Data for this exercise Block Start

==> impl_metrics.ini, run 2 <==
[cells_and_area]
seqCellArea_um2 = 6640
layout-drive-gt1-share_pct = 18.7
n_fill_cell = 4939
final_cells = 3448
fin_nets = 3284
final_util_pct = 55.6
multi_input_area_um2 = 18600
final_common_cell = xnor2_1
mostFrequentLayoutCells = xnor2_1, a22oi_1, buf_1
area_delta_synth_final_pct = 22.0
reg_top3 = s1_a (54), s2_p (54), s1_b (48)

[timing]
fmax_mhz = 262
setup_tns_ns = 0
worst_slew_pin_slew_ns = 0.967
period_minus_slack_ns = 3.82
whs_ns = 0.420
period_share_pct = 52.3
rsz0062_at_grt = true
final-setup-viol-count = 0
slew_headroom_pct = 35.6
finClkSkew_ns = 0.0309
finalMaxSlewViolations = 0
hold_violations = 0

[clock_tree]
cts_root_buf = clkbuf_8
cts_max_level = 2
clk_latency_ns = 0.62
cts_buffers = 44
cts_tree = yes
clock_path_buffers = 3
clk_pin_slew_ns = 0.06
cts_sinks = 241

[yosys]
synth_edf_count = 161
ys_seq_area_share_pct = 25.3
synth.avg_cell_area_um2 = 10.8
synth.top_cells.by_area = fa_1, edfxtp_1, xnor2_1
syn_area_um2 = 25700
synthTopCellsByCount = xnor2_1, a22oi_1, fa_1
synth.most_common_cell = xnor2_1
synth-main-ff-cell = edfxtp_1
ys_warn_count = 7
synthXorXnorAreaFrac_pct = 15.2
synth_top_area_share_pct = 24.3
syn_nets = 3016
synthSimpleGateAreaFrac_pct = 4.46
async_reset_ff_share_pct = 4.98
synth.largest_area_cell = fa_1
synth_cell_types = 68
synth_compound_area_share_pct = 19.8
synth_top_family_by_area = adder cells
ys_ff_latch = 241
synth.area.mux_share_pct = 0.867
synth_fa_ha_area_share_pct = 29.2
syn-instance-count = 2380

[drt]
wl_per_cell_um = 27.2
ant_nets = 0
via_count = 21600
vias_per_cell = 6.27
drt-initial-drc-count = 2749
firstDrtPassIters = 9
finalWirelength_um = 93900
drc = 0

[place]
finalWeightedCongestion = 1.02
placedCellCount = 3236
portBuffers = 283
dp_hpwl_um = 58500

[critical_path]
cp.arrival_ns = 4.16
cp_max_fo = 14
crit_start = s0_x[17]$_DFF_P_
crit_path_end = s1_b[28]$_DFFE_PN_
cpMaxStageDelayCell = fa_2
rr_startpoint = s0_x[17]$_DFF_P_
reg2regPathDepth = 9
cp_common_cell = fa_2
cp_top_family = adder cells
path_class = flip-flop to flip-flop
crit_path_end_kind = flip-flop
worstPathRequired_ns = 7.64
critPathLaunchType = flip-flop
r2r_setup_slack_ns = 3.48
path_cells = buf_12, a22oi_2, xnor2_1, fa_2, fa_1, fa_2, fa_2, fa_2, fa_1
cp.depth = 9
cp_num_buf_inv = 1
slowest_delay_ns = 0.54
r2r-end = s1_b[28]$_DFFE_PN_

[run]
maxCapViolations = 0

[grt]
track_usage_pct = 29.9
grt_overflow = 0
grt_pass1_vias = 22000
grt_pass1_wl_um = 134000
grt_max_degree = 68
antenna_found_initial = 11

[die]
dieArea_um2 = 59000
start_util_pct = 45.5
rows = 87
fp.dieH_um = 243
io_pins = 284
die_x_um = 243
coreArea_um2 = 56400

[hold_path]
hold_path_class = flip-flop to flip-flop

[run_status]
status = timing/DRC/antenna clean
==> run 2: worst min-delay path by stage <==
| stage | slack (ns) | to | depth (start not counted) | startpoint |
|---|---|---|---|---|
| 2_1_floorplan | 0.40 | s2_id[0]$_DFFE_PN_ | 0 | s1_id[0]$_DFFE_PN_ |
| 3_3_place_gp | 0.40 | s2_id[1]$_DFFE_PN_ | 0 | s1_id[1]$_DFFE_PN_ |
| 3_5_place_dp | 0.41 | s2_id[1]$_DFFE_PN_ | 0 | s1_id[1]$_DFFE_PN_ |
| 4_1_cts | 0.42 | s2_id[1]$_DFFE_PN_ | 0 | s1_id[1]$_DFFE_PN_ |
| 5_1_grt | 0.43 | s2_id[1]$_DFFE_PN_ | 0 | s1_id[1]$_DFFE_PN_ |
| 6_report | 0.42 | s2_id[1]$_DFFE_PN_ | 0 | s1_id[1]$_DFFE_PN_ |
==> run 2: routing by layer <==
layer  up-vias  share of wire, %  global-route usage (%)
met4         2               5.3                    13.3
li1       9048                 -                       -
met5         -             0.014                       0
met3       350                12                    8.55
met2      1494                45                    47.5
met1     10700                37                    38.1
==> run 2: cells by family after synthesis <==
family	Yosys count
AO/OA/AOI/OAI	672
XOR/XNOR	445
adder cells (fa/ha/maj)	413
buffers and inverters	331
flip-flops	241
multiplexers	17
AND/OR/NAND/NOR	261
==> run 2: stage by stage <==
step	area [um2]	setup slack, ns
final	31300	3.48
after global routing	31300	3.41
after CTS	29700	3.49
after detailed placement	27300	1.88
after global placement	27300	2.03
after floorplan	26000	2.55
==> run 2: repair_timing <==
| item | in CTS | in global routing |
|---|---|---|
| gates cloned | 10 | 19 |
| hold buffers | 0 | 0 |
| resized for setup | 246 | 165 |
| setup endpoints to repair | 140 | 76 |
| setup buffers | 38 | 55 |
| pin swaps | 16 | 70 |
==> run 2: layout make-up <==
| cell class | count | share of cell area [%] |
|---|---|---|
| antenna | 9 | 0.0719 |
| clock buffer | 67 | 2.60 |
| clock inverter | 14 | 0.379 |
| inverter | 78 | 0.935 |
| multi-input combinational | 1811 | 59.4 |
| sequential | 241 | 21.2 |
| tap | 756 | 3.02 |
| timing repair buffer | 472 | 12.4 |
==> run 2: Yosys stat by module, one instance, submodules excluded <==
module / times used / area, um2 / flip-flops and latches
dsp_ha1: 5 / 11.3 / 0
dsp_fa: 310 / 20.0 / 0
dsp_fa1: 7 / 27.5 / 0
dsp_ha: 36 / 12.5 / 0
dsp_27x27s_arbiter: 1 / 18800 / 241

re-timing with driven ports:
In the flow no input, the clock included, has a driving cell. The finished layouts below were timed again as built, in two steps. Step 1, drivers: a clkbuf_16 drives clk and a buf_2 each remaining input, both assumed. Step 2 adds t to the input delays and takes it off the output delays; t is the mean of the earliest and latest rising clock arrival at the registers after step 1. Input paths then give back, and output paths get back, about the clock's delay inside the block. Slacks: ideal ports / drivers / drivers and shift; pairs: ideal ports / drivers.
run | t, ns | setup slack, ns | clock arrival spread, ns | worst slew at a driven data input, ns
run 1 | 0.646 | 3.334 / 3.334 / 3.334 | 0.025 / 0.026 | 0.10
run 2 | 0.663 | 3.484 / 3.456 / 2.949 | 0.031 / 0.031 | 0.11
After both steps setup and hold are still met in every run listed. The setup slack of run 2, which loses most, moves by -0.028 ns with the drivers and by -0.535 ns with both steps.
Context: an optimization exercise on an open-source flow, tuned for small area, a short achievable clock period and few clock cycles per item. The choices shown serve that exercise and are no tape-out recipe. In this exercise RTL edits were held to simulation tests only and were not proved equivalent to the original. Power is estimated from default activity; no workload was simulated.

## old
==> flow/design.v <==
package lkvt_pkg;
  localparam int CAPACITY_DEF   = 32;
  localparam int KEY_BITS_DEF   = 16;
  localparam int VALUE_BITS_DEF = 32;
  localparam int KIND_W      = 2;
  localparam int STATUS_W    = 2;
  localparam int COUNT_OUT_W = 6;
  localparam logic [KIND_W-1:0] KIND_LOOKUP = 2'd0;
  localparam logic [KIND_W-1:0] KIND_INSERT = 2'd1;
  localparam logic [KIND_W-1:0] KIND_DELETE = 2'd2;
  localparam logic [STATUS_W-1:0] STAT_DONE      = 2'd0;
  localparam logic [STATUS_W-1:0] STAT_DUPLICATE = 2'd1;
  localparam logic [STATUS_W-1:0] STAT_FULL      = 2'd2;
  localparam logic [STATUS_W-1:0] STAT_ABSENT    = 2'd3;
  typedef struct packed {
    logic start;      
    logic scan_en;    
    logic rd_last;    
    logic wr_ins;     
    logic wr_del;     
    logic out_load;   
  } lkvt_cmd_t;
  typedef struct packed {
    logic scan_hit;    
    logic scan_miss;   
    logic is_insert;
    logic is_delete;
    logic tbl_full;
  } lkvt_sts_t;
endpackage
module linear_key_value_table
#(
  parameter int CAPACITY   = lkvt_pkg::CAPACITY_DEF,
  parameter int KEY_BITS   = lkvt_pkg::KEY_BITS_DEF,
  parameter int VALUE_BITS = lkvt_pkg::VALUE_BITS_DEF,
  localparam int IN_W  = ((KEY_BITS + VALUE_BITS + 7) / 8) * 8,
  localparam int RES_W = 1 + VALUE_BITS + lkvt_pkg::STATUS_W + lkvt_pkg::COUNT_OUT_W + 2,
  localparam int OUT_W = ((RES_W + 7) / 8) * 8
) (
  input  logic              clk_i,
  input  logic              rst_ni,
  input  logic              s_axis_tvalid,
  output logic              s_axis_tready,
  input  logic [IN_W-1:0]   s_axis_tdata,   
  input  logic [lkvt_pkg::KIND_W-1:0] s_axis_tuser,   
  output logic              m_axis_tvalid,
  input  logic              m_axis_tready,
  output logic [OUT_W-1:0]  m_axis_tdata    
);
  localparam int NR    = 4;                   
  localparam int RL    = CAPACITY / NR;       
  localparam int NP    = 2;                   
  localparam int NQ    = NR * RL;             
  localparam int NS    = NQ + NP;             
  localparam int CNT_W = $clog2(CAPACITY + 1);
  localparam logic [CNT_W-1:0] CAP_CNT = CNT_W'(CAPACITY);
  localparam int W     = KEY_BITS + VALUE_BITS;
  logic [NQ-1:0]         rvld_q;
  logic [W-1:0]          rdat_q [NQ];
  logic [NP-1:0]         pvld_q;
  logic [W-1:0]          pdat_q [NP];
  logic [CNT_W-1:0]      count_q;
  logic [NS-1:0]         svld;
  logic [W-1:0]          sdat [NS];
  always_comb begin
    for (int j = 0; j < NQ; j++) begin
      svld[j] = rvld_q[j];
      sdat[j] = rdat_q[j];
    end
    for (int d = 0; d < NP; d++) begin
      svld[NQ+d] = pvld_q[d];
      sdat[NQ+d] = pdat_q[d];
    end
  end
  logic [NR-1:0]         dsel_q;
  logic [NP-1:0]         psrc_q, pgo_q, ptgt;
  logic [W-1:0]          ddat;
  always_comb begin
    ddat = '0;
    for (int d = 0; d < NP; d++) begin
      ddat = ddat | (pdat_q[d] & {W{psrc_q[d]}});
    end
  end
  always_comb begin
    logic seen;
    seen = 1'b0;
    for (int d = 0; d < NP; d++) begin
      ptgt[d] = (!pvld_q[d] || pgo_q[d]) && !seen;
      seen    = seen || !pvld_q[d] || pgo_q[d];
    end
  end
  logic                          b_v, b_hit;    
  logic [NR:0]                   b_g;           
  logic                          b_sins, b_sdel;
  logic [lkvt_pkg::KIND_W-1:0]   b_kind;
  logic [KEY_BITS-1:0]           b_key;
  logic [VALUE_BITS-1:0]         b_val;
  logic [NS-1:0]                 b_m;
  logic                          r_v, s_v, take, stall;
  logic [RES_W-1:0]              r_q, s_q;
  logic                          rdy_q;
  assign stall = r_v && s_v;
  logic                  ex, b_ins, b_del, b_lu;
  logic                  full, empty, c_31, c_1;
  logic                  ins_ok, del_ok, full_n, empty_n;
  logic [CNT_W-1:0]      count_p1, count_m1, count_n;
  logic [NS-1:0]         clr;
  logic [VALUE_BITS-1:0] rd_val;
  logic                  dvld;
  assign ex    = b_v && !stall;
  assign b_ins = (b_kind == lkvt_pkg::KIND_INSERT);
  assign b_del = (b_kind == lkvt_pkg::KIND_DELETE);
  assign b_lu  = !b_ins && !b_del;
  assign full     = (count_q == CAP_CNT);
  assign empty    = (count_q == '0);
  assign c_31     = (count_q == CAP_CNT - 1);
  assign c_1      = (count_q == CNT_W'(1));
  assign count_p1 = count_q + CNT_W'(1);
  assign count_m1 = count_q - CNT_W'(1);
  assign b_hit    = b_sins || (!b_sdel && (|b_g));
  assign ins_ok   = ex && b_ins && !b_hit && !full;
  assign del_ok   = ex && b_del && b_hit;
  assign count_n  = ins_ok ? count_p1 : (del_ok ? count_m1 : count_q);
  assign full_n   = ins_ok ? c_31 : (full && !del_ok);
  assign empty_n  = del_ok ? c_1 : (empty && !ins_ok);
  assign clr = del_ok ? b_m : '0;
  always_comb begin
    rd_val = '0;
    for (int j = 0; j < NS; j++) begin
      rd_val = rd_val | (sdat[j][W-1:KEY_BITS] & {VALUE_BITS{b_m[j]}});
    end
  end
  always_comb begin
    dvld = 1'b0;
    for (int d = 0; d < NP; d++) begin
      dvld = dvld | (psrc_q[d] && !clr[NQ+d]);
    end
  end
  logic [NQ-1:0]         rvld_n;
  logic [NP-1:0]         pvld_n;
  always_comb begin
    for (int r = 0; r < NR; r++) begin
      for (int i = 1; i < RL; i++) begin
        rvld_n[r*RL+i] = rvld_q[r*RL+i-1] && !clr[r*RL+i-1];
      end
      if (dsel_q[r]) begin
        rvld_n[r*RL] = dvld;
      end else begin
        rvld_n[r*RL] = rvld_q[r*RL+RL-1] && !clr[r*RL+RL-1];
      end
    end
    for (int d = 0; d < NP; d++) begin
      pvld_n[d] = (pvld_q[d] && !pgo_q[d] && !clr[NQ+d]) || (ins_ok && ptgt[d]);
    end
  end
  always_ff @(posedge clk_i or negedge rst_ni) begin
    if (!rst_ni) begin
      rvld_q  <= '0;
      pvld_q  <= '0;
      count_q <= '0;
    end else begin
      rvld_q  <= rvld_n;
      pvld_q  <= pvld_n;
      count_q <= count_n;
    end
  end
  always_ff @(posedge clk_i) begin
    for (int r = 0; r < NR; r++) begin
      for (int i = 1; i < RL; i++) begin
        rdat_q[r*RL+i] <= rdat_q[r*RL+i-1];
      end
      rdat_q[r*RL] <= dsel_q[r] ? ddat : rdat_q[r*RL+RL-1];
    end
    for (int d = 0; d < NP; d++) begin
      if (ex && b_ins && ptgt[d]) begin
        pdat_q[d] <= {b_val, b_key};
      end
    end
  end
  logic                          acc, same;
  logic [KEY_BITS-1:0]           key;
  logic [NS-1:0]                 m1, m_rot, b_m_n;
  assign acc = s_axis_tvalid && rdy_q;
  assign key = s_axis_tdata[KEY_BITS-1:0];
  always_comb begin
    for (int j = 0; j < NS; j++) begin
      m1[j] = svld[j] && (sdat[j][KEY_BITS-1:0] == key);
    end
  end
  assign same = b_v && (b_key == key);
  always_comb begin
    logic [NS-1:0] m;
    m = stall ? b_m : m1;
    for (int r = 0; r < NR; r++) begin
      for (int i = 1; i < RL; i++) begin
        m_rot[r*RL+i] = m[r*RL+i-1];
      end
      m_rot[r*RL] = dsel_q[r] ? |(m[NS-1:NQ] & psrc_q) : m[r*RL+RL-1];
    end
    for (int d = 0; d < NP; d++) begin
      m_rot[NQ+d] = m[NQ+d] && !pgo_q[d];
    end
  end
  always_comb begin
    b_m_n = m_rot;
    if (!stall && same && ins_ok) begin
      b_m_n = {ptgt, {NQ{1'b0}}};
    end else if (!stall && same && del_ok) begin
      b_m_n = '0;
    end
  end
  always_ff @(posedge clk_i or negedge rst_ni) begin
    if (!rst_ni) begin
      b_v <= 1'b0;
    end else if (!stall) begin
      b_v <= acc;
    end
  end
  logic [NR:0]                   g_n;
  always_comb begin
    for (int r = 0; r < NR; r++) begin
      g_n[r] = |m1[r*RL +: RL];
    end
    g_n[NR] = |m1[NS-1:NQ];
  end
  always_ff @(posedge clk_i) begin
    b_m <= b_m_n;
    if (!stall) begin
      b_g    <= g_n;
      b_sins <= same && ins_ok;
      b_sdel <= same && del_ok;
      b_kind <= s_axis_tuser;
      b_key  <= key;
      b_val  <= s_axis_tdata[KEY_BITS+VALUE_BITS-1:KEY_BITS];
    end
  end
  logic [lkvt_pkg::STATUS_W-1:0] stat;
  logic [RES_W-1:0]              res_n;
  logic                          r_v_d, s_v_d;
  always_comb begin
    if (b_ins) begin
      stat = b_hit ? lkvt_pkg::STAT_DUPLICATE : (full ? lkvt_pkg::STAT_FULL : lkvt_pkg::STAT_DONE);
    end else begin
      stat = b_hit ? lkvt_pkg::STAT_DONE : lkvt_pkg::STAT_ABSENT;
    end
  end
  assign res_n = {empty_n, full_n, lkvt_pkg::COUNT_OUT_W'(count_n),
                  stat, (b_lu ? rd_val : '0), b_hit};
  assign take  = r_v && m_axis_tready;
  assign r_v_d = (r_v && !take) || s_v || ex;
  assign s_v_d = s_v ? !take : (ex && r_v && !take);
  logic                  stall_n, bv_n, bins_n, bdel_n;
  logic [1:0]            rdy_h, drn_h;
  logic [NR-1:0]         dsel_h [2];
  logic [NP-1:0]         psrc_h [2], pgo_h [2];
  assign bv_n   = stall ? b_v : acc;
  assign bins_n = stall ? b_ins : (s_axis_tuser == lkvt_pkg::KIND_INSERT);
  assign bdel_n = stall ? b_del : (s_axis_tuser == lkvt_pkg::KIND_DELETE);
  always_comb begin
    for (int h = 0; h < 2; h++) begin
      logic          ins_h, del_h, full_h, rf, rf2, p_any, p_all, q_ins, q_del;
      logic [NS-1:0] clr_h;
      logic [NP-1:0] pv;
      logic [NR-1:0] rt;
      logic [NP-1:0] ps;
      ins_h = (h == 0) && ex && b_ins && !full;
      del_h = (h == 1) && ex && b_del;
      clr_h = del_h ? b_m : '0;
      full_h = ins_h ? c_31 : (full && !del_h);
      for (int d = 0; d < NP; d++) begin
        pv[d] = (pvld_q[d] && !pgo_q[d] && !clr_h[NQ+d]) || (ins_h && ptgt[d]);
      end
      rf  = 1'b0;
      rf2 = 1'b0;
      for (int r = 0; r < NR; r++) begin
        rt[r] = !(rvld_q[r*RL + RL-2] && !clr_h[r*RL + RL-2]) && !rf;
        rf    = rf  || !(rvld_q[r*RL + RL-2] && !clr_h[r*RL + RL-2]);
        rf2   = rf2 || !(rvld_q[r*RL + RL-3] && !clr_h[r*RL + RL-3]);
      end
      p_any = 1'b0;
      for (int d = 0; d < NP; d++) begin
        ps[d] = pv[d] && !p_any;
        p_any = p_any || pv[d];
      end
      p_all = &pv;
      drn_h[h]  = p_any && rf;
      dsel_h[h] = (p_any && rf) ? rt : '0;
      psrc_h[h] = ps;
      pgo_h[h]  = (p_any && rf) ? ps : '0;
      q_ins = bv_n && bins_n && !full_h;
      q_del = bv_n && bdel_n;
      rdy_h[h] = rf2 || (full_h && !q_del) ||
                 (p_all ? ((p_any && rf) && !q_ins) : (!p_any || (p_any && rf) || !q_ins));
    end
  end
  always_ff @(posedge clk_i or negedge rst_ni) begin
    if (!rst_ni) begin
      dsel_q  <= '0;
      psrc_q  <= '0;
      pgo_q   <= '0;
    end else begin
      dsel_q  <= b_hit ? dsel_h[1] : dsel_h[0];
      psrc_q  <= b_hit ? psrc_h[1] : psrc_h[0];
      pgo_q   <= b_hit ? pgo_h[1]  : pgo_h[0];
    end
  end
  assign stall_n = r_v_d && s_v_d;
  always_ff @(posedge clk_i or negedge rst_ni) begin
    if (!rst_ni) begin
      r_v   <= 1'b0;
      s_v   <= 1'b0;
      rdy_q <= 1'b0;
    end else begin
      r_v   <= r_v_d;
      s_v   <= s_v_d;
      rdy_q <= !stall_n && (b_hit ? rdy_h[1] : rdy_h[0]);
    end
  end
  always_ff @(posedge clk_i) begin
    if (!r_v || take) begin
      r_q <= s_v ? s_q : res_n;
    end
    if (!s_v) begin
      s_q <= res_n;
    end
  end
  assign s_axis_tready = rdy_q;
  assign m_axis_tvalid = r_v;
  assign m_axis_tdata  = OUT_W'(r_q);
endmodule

Data for this exercise Block End

## About this exercise
Read through the entries above, and wherever a line holds the string "driven", copy it.

## Task output
re-timing with driven ports:
run | t, ns | setup slack, ns | clock arrival spread, ns | worst slew at a driven data input, ns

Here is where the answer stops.